Я остался и сказал Тургеневу прямо, что прослушанная мною повесть есть не что иное, как слепок с моего романа. Как он побелел мгновенно, как клоун в цирке, как заметался, засюсюкал. «Как, что, что вы говорите: неправда, нет! Я брошу в печку!» <…>

Отношения с Тургеневым стали у нас натянуты. <…>

Мы сухо продолжали видеться. «Дворянское гнездо» наконец вышло в свет и сделало огромный эффект, разом поставив автора на высокий пьедестал. Так как оно писано было вскоре после рассказа моего, то и вышло полнее, сочнее, сложнее и колоритнее всего, что он написал прежде и после него. «Вот и я – лев! Вот и обо мне громко заговорили!» – вырывались у него самодовольные фразы даже при мне! Он везде бывал, все лезли к нему, всех он ласкал, очаровывал мягкостью, снисхождением, не пренебрегая ничьим вниманием, не скучая никакою назойливостью, водя за собой целый круг, принимая у себя во всякое время, прикармливая обедами, являясь повсюду, куда его ни звали. <…>

Мы продолжали, говорю я, видеться с Тургеневым, но более или менее холодно. Однако посещали друг друга, и вот однажды он сказал мне, что он намерен написать повесть и рассказал содержание… Это было продолжение той же темы из «Обрыва». <…>

Новая эта повесть, с продолжением темы из Райского, вышла под заглавием «Накануне», но я в печати ее не прочел, а знал только по рассказу Тургенева.

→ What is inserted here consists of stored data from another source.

**src/include/ssf_pkg.sv**
```systemverilog
// constants for the serial port slave status flags block
package ssf_pkg;
  // consecutive synced samples before the filtered select follows the pin
  localparam int unsigned DEGLITCH_CYCLES = 3;
  localparam int unsigned DGL_CNT_W = 2;
  // serial clock edges per byte (two per bit, eight bits)
  localparam int unsigned EDGE_CNT_W = 4;
  // master bit counter width and divider width
  localparam int unsigned MCNT_W = 9;
  localparam int unsigned DIV_W = 8;
  // synchroniser lanes: slave select, serial clock, mosi, miso
  localparam int unsigned SYNC_W = 4;
  localparam int unsigned LANE_NSS = 0;
  localparam int unsigned LANE_SCK = 1;
  localparam int unsigned LANE_MOSI = 2;
  localparam int unsigned LANE_MISO = 3;
  // values after reset
  localparam logic RST_SELECTED = 1'b0;
  localparam logic RST_RAW_LEVEL = 1'b1;
  localparam logic RST_SHIFT_EMPTY = 1'b1;
  localparam logic RST_RX_EMPTY = 1'b1;
  localparam logic [SYNC_W-1:0] RST_SYNC = 4'h3;
endpackage

```
**src/rtl/ssf_sync.sv**
```systemverilog
// two-flop synchroniser for asynchronous pin inputs
module ssf_sync #(
  parameter int unsigned W = 1,
  parameter logic [W-1:0] RST_VAL = '0
) (
  // clock and reset
  input wire logic ref_clk_i,
  input wire logic srst_i,
  // asynchronous in, synchronised out
  input wire logic [W-1:0] data_i,
  output logic [W-1:0] data_o
);
  logic [W-1:0] meta_q;

  always_ff @(posedge ref_clk_i) begin
    if (srst_i) begin
      meta_q <= RST_VAL;
      data_o <= RST_VAL;
    end else begin
      meta_q <= data_i;
      data_o <= meta_q;
    end
  end
endmodule

```
**src/rtl/ssf_status.sv**
```systemverilog
// slave-mode status flags and data sampling of the serial peripheral port
// What this block does
// - filtered select low sets slave-selected flag
// - filtered select high clears slave-selected flag
// - slave-selected follows a de-glitched select copy
// - raw select level reports unfiltered pin
// - shift empty set when idle, buffers quiet
// - tx load or clock edge clears shift empty
// - master mode forces shift empty to one
// - rx read with no new byte sets empty
// - unread receive byte clears receive empty
// - master mode forces receive empty to one
// - slave samples mosi at bit centre
// - master samples miso one cycle before bit end
module ssf_status (
  // clock and reset
  input wire logic ref_clk_i,
  input wire logic srst_i,
  // pins from the external master, miso from the external slave
  input wire logic slave_select_in_i,
  input wire logic sck_i,
  input wire logic mosi_i,
  input wire logic miso_i,
  // configuration
  input wire logic master_mode_i,
  input wire logic clk_phase_i,
  input wire logic [ssf_pkg::DIV_W-1:0] master_half_div_i,
  // datapath status, same clock
  input wire logic tx_load_i,
  input wire logic tx_buf_full_i,
  input wire logic rx_pending_i,
  input wire logic rx_full_i,
  input wire logic rx_read_i,
  input wire logic master_bit_start_i,
  input wire logic master_busy_i,
  // status flags
  output logic slave_selected_o,
  output logic raw_select_level_o,
  output logic shift_empty_flag_o,
  output logic rx_buffer_empty_flag_o,
  // sampled serial data
  output logic sample_bit_o,
  output logic sample_strobe_o
);
  logic [ssf_pkg::SYNC_W-1:0] pins_s;
  logic nss_s;
  logic sck_s;
  logic mosi_s;
  logic miso_s;
  logic sck_prev_q;
  logic sck_edge;
  logic slave_sample;
  logic master_sample;
  logic [ssf_pkg::DGL_CNT_W-1:0] dgl_cnt_q;
  logic [ssf_pkg::EDGE_CNT_W-1:0] edge_cnt_q;
  logic [ssf_pkg::MCNT_W-1:0] mcnt_q;
  logic [ssf_pkg::MCNT_W-1:0] m_period;

  // pins synchronised before any use
  ssf_sync #(
    .W(ssf_pkg::SYNC_W),
    .RST_VAL(ssf_pkg::RST_SYNC)
  ) u_sync (
    .ref_clk_i(ref_clk_i),
    .srst_i(srst_i),
    .data_i({miso_i, mosi_i, sck_i, slave_select_in_i}),
    .data_o(pins_s)
  );

  assign nss_s = pins_s[ssf_pkg::LANE_NSS];
  assign sck_s = pins_s[ssf_pkg::LANE_SCK];
  assign mosi_s = pins_s[ssf_pkg::LANE_MOSI];
  assign miso_s = pins_s[ssf_pkg::LANE_MISO];

  // de-glitch filter on the select line
  always_ff @(posedge ref_clk_i) begin
    if (srst_i) begin
      dgl_cnt_q <= '0;
      slave_selected_o <= ssf_pkg::RST_SELECTED;
    end else if (nss_s == slave_selected_o) begin
      if (dgl_cnt_q == ssf_pkg::DGL_CNT_W'(ssf_pkg::DEGLITCH_CYCLES - 1)) begin
        dgl_cnt_q <= '0;
        slave_selected_o <= ~nss_s;
      end else begin
        dgl_cnt_q <= dgl_cnt_q + 1'b1;
      end
    end else begin
      dgl_cnt_q <= '0;
    end
  end

  // raw select level, no filter
  always_ff @(posedge ref_clk_i) begin
    if (srst_i) begin
      raw_select_level_o <= ssf_pkg::RST_RAW_LEVEL;
    end else begin
      raw_select_level_o <= nss_s;
    end
  end

  // serial clock edge detection
  always_ff @(posedge ref_clk_i) begin
    if (srst_i) begin
      sck_prev_q <= ssf_pkg::RST_SYNC[ssf_pkg::LANE_SCK];
    end else begin
      sck_prev_q <= sck_s;
    end
  end

  assign sck_edge = sck_s ^ sck_prev_q;
  // opposite edge to the launch edge is the bit centre
  assign slave_sample = slave_selected_o && !master_mode_i && sck_edge &&
                        (sck_s ^ clk_phase_i);

  // edges within the current byte
  always_ff @(posedge ref_clk_i) begin
    if (srst_i || !slave_selected_o) begin
      edge_cnt_q <= '0;
    end else if (sck_edge) begin
      edge_cnt_q <= edge_cnt_q + 1'b1;
    end
  end

  // shift register empty flag
  always_ff @(posedge ref_clk_i) begin
    if (srst_i) begin
      shift_empty_flag_o <= ssf_pkg::RST_SHIFT_EMPTY;
    end else if (master_mode_i) begin
      shift_empty_flag_o <= 1'b1;
    end else if (tx_load_i || sck_edge) begin
      shift_empty_flag_o <= 1'b0;
    end else if (edge_cnt_q == '0 && !tx_buf_full_i && !rx_pending_i) begin
      shift_empty_flag_o <= 1'b1;
    end
  end

  // receive buffer empty flag
  always_ff @(posedge ref_clk_i) begin
    if (srst_i) begin
      rx_buffer_empty_flag_o <= ssf_pkg::RST_RX_EMPTY;
    end else if (master_mode_i) begin
      rx_buffer_empty_flag_o <= 1'b1;
    end else if (rx_full_i) begin
      rx_buffer_empty_flag_o <= 1'b0;
    end else if (rx_read_i) begin
      rx_buffer_empty_flag_o <= 1'b1;
    end
  end

  // master bit timer
  assign m_period = {master_half_div_i, 1'b0} + ssf_pkg::MCNT_W'(2);
  assign master_sample = master_mode_i && master_busy_i &&
                         (mcnt_q == m_period - ssf_pkg::MCNT_W'(2));

  always_ff @(posedge ref_clk_i) begin
    if (srst_i || master_bit_start_i) begin
      mcnt_q <= '0;
    end else if (master_busy_i) begin
      if (mcnt_q >= m_period - ssf_pkg::MCNT_W'(1)) begin
        mcnt_q <= '0;
      end else begin
        mcnt_q <= mcnt_q + 1'b1;
      end
    end
  end

  // data sampling
  always_ff @(posedge ref_clk_i) begin
    if (srst_i) begin
      sample_bit_o <= 1'b0;
      sample_strobe_o <= 1'b0;
    end else begin
      sample_strobe_o <= slave_sample || master_sample;
      if (slave_sample) begin
        sample_bit_o <= mosi_s;
      end else if (master_sample) begin
        sample_bit_o <= miso_s;
      end
    end
  end

  a_sel_low: assert property (@(posedge ref_clk_i) disable iff (srst_i)
    (!nss_s)[*3] |=> slave_selected_o)
    else $error("select low three cycles did not set selected");

  a_sel_high: assert property (@(posedge ref_clk_i) disable iff (srst_i)
    nss_s[*3] |=> !slave_selected_o)
    else $error("select high three cycles did not clear selected");

  a_sel_glitch: assert property (@(posedge ref_clk_i) disable iff (srst_i)
    (slave_selected_o && !nss_s) ##1 nss_s |=> slave_selected_o)
    else $error("single glitch changed selected");

  a_raw_level: assert property (@(posedge ref_clk_i) disable iff (srst_i)
    ##1 raw_select_level_o == $past(nss_s))
    else $error("raw level does not follow synced pin");

  a_shift_set: assert property (@(posedge ref_clk_i) disable iff (srst_i)
    (!master_mode_i && !tx_load_i && !sck_edge && edge_cnt_q == '0 &&
     !tx_buf_full_i && !rx_pending_i) |=> shift_empty_flag_o)
    else $error("shift empty not set when idle");

  a_shift_clear: assert property (@(posedge ref_clk_i) disable iff (srst_i)
    (!master_mode_i && (tx_load_i || sck_edge)) |=> !shift_empty_flag_o)
    else $error("shift empty not cleared");

  a_master_shift: assert property (@(posedge ref_clk_i) disable iff (srst_i)
    master_mode_i[*2] |-> shift_empty_flag_o)
    else $error("shift empty not one in master mode");

  a_rx_set: assert property (@(posedge ref_clk_i) disable iff (srst_i)
    (!master_mode_i && !rx_full_i && rx_read_i) |=> rx_buffer_empty_flag_o)
    else $error("receive empty not set after read");

  a_rx_clear: assert property (@(posedge ref_clk_i) disable iff (srst_i)
    (!master_mode_i && rx_full_i) |=> !rx_buffer_empty_flag_o)
    else $error("receive empty not cleared with unread byte");

  a_master_rx: assert property (@(posedge ref_clk_i) disable iff (srst_i)
    master_mode_i |=> rx_buffer_empty_flag_o)
    else $error("receive empty not one in master mode");

  a_slave_sample: assert property (@(posedge ref_clk_i) disable iff (srst_i)
    slave_sample |=> sample_strobe_o && sample_bit_o == $past(mosi_s))
    else $error("slave sample missed mosi");

  a_master_sample: assert property (@(posedge ref_clk_i) disable iff (srst_i)
    master_sample |=> sample_strobe_o && sample_bit_o == $past(miso_s) &&
    (mcnt_q == m_period - ssf_pkg::MCNT_W'(1)))
    else $error("master sample not one cycle before bit end");
endmodule

```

Иван Александрович Гончаров. Письмо к И. С. Тургеневу. Санкт-Петербург, 3 (15) марта 1860 г.:

Спешу, по обещанию, возвратить Вам, Иван Сергеевич, повесть «Накануне», из которой я прочел всего страниц сорок. Дочитаю когда-нибудь после, а теперь боюсь задержать: у меня есть другое дело.

На обе эти повести, то есть «Дворянское гнездо» и «Накануне», я смотрю как-то в связи, потому, может быть, что ими начался новый период Вашей литературной деятельности. Я даже беру смелость, судя и по тем сорока страницам, которые я прочел, заключить, каким чувством руководствовались Вы, когда писали и ту и другую вещь.

Извините, если скажу, что, не читая «Накануне», я считал Вас слабее и всего того значения не придавал Вам, какое Вы приобретаете этою повестью, по крайней мере в моих глазах и некоторых других, может быть. Мне очень весело признать в Вас смелого и колоссального… артиста. Желаю, чтоб Вы продолжали и кончили литературную карьеру тем путем, на который недавно так блистательно вступили.

Я помню, что Вы однажды было приуныли и как будто опустили крылья, но талант, к всеобщей радости, не дал Вам покоя, и благородные стремления расшевелились.

По прежним Вашим сочинениям я и многие тоже не могли составить себе определенного понятия о роде Вашего таланта, но по этим двум повестям я разглядел и оценил окончательно Вас как писателя и как человека.

Как в человеке ценю в Вас одну благородную черту: это то радушие и снисходительное, пристальное внимание, с которым Вы выслушиваете сочинения других и, между прочим, недавно выслушали и расхвалили мой ничтожный отрывок все из того же романа, который был Вам рассказан уже давно в программе.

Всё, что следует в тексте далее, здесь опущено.